The following steps are required to create a user account:
The above process is tedious. The commands that perform all these updates automatically are useradd, userdel, and usermod. The man pages explain the use of these commands in detail. Note that different flavors of UNIX have different commands to do this. Some may even have graphical programs or web interfaces to assist in creating users.
In addition, the commands groupadd, groupdel, and groupmod do the same with respect to groups.
It is possible to switch from one user to another, as well as view your login status and the status of other users. Logging in also follows a silent procedure which is important to understand.
A user most often gains access to the system through the login program. This program looks up the UID and GID from the passwd and group file and authenticates the user.
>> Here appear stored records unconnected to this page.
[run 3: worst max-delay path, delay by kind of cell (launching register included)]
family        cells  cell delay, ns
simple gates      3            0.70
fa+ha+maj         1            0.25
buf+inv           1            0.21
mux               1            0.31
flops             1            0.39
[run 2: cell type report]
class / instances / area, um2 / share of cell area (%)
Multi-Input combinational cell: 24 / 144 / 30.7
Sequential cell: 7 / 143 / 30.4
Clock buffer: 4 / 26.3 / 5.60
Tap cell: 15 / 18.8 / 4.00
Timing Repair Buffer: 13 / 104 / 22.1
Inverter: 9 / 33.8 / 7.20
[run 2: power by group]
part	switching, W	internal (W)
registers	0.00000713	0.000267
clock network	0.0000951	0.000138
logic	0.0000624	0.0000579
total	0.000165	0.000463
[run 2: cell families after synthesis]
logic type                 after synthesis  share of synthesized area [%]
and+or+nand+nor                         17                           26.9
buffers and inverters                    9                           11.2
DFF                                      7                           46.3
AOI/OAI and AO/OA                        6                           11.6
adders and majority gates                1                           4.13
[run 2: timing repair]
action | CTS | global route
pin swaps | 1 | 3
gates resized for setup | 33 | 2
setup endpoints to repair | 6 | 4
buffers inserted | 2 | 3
**config.mk**
```make
export PLATFORM = sky130hd
export DESIGN_NAME = playback_ctrl
export DESIGN_NICKNAME = d
export VERILOG_FILES = /design/src/rtl/playback_pkg.sv /design/src/rtl/button_conditioner.sv /design/src/rtl/playback_ctrl.sv
export SDC_FILE = /design/constraint.sdc
export NUM_CORES = 1
export LEC_CHECK = 0
export BUFFER_PORTS_ARGS = -buffer_cell sky130_fd_sc_hd__buf_2
export CAP_MARGIN = 20
export CORE_MARGIN = 3
export CORE_UTILIZATION = 50
export CTS_CLUSTER_SIZE = 16
export DETAILED_ROUTE_END_ITERATION = 12
export PLACE_DENSITY = 0.82
export SLEW_MARGIN = 20
export SYNTH_ARGS = -nofsm -noshare
export SYNTH_HDL_FRONTEND = slang
export SYNTH_SLANG_ARGS = --single-unit
```
**constraint.sdc**
```tcl
create_clock -name clk -period 2.1 [get_ports clk]
set_clock_uncertainty 0.05 [all_clocks]
set_input_delay 0.42 -clock clk [delete_from_list [all_inputs] [get_ports clk]]
set_output_delay 0.42 -clock clk [all_outputs]
set_load 0.03 [all_outputs]
```
**src/rtl/playback_pkg.sv**
```systemverilog
`default_nettype none
// ============================================================================
// Module      : playback_pkg
// Description : Shared encodings for the playback transport controller:
//               transport state codes and tempo select codes.
// Revision    : 1.0 - initial release
// ============================================================================
package playback_pkg;

    // Transport state encoding (also the value driven on the state port)
    localparam logic [1:0] ST_STOP  = 2'b00;
    localparam logic [1:0] ST_PLAY  = 2'b01;
    localparam logic [1:0] ST_PAUSE = 2'b10;

    // Tempo select codes; 2'b11 decodes as normal tempo
    localparam logic [1:0] SPD_NORM = 2'b00;
    localparam logic [1:0] SPD_FAST = 2'b01;
    localparam logic [1:0] SPD_SLOW = 2'b10;

endpackage
`default_nettype wire

```
**src/rtl/button_conditioner.sv**
```systemverilog
`default_nettype none
// ============================================================================
// Module      : button_conditioner
// Description : Raw pushbutton to single-cycle press pulse. Two-flop
//               synchroniser, debouncer that accepts a new level after
//               DEBOUNCE_CYC consecutive differing samples, and a one-pulse
//               stage that fires once per accepted rising edge.
// Revision    : 1.0 - initial release
// ============================================================================
module button_conditioner #(
    parameter int DEBOUNCE_CYC = 4
) (
    input  logic clk,
    input  logic rst,
    input  logic btn_raw,
    output logic pulse
);

    localparam int c_cnt_w = (DEBOUNCE_CYC > 1) ? $clog2(DEBOUNCE_CYC) : 1;
    localparam logic [c_cnt_w-1:0] c_cnt_last = c_cnt_w'(DEBOUNCE_CYC - 1);

    logic               r_sync0;
    logic               r_sync1;
    logic               r_level;
    logic               r_level_q;
    logic               r_pulse;
    logic [c_cnt_w-1:0] r_cnt;

    // Bring the asynchronous button level into the clk domain
    always_ff @(posedge clk or posedge rst) begin
        if (rst) begin
            r_sync0 <= 1'b0;
            r_sync1 <= 1'b0;
        end else begin
            r_sync0 <= btn_raw;
            r_sync1 <= r_sync0;
        end
    end

    // Accept a new level once it has differed from the current one for
    // DEBOUNCE_CYC samples in a row; any agreeing sample restarts the run
    always_ff @(posedge clk or posedge rst) begin
        if (rst) begin
            r_level <= 1'b0;
            r_cnt   <= '0;
        end else if (r_sync1 == r_level) begin
            r_cnt   <= '0;
        end else if (r_cnt == c_cnt_last) begin
            r_level <= r_sync1;
            r_cnt   <= '0;
        end else begin
            r_cnt   <= r_cnt + 1'b1;
        end
    end

    // One pulse per accepted rising edge; re-arms only after an accepted low
    always_ff @(posedge clk or posedge rst) begin
        if (rst) begin
            r_level_q <= 1'b0;
            r_pulse   <= 1'b0;
        end else begin
            r_level_q <= r_level;
            r_pulse   <= r_level & ~r_level_q;
        end
    end

    assign pulse = r_pulse;

endmodule
`default_nettype wire

```
**src/rtl/playback_ctrl.sv**
```systemverilog
`default_nettype none
// ============================================================================
// Module      : playback_ctrl
// Description : Transport controller. Conditions play/pause and stop
//               buttons, runs the STOP/PLAY/PAUSE state machine and
//               generates the tempo strobe and beat index for the LED sweep.
// Revision    : 1.0 - initial release
// ============================================================================
module playback_ctrl
    import playback_pkg::*;
#(
    parameter int DEBOUNCE_CYC = 4,
    parameter int TICK_DIV     = 25_000_000,
    parameter int BEATS        = 16
) (
    input  logic                     clk,
    input  logic                     rst,
    input  logic                     btn_play,
    input  logic                     btn_stop,
    input  logic [1:0]               speed,
    output logic                     play_pause,
    output logic                     beat_tick,
    output logic [$clog2(BEATS)-1:0] beat_idx,
    output logic [1:0]               state
);

    localparam int c_cnt_w = $clog2(2 * TICK_DIV);
    localparam int c_idx_w = $clog2(BEATS);

    // Terminal counts (period minus one) so the slow period never needs
    // one more bit than the counter itself
    localparam logic [c_cnt_w-1:0] c_norm_last = c_cnt_w'(TICK_DIV - 1);
    localparam logic [c_cnt_w-1:0] c_fast_last = c_cnt_w'(TICK_DIV / 2 - 1);
    localparam logic [c_cnt_w-1:0] c_slow_last = c_cnt_w'(2 * TICK_DIV - 1);
    localparam logic [c_idx_w-1:0] c_beat_last = c_idx_w'(BEATS - 1);

    logic               w_play_pulse;
    logic               w_stop_pulse;
    logic [1:0]         w_state_nxt;
    logic [c_cnt_w-1:0] w_limit_m1;
    logic               w_boundary;

    logic [1:0]         r_state;
    logic               r_play_pause;
    logic               r_beat_tick;
    logic [c_idx_w-1:0] r_beat_idx;
    logic [c_cnt_w-1:0] r_cnt;

    button_conditioner #(
        .DEBOUNCE_CYC (DEBOUNCE_CYC)
    ) u_btn_play (
        .clk     (clk),
        .rst     (rst),
        .btn_raw (btn_play),
        .pulse   (w_play_pulse)
    );

    button_conditioner #(
        .DEBOUNCE_CYC (DEBOUNCE_CYC)
    ) u_btn_stop (
        .clk     (clk),
        .rst     (rst),
        .btn_raw (btn_stop),
        .pulse   (w_stop_pulse)
    );

    // Beat period select; the compare below is >= so shortening the period
    // mid-beat ends the beat on the next edge instead of wrapping the counter
    always_comb begin
        w_limit_m1 = c_norm_last;
        case (speed)
            SPD_NORM: w_limit_m1 = c_norm_last;
            SPD_FAST: w_limit_m1 = c_fast_last;
            SPD_SLOW: w_limit_m1 = c_slow_last;
            default:  w_limit_m1 = c_norm_last;
        endcase
    end

    assign w_boundary = (r_cnt >= w_limit_m1);

    // Transport next state; stop dominates a simultaneous play press
    always_comb begin
        w_state_nxt = r_state;
        if (w_stop_pulse) begin
            w_state_nxt = ST_STOP;
        end else if (w_play_pulse) begin
            case (r_state)
                ST_STOP:  w_state_nxt = ST_PLAY;
                ST_PLAY:  w_state_nxt = ST_PAUSE;
                ST_PAUSE: w_state_nxt = ST_PLAY;
                default:  w_state_nxt = ST_STOP;
            endcase
        end
    end

    // State, tempo divider and beat counter; counting is gated by the
    // pre-edge state, so the edge leaving PLAY for PAUSE still counts
    always_ff @(posedge clk or posedge rst) begin
        if (rst) begin
            r_state      <= ST_STOP;
            r_play_pause <= 1'b0;
            r_beat_tick  <= 1'b0;
            r_beat_idx   <= '0;
            r_cnt        <= '0;
        end else begin
            r_state      <= w_state_nxt;
            r_play_pause <= (w_state_nxt == ST_PLAY);
            if (w_state_nxt == ST_STOP) begin
                r_cnt       <= '0;
                r_beat_idx  <= '0;
                r_beat_tick <= 1'b0;
            end else if (r_state == ST_PLAY) begin
                if (w_boundary) begin
                    r_cnt       <= '0;
                    r_beat_tick <= 1'b1;
                    r_beat_idx  <= (r_beat_idx == c_beat_last) ? '0 : r_beat_idx + 1'b1;
                end else begin
                    r_cnt       <= r_cnt + 1'b1;
                    r_beat_tick <= 1'b0;
                end
            end else begin
                r_beat_tick <= 1'b0;
            end
        end
    end

    assign state      = r_state;
    assign play_pause = r_play_pause;
    assign beat_tick  = r_beat_tick;
    assign beat_idx   = r_beat_idx;

endmodule
`default_nettype wire

```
The following is quoted from the login man page, and explains this procedure in detail:
login is used when signing onto a system. It can also be used to switch from one user to another at any time (most modern shells have support for this feature built into them, however).
If an argument is not given, login prompts for the username.
If the user is not root, and if /etc/nologin exists, the contents of this file are printed to the screen, and the login is terminated. This is typically used to prevent logins when the system is being taken down.
If special access restrictions are specified for the user in /etc/usertty, these must be met, or the login attempt will be denied and a syslog [System error log program-- syslog writes all system messages to the file /var/log/messages.] message will be generated. See the section on "Special Access Restrictions."
If the user is root, then the login must be occuring on a tty listed in /etc/securetty. [If this file is not present, then root logins will be allowed from anywhere. It is worth deleting this file if your machine is protected by a firewall and you would like to easily login from another machine on your LAN. If /etc/securetty is present, then logins are only allowed from the terminals it lists.] Failures will be logged with the syslog facility.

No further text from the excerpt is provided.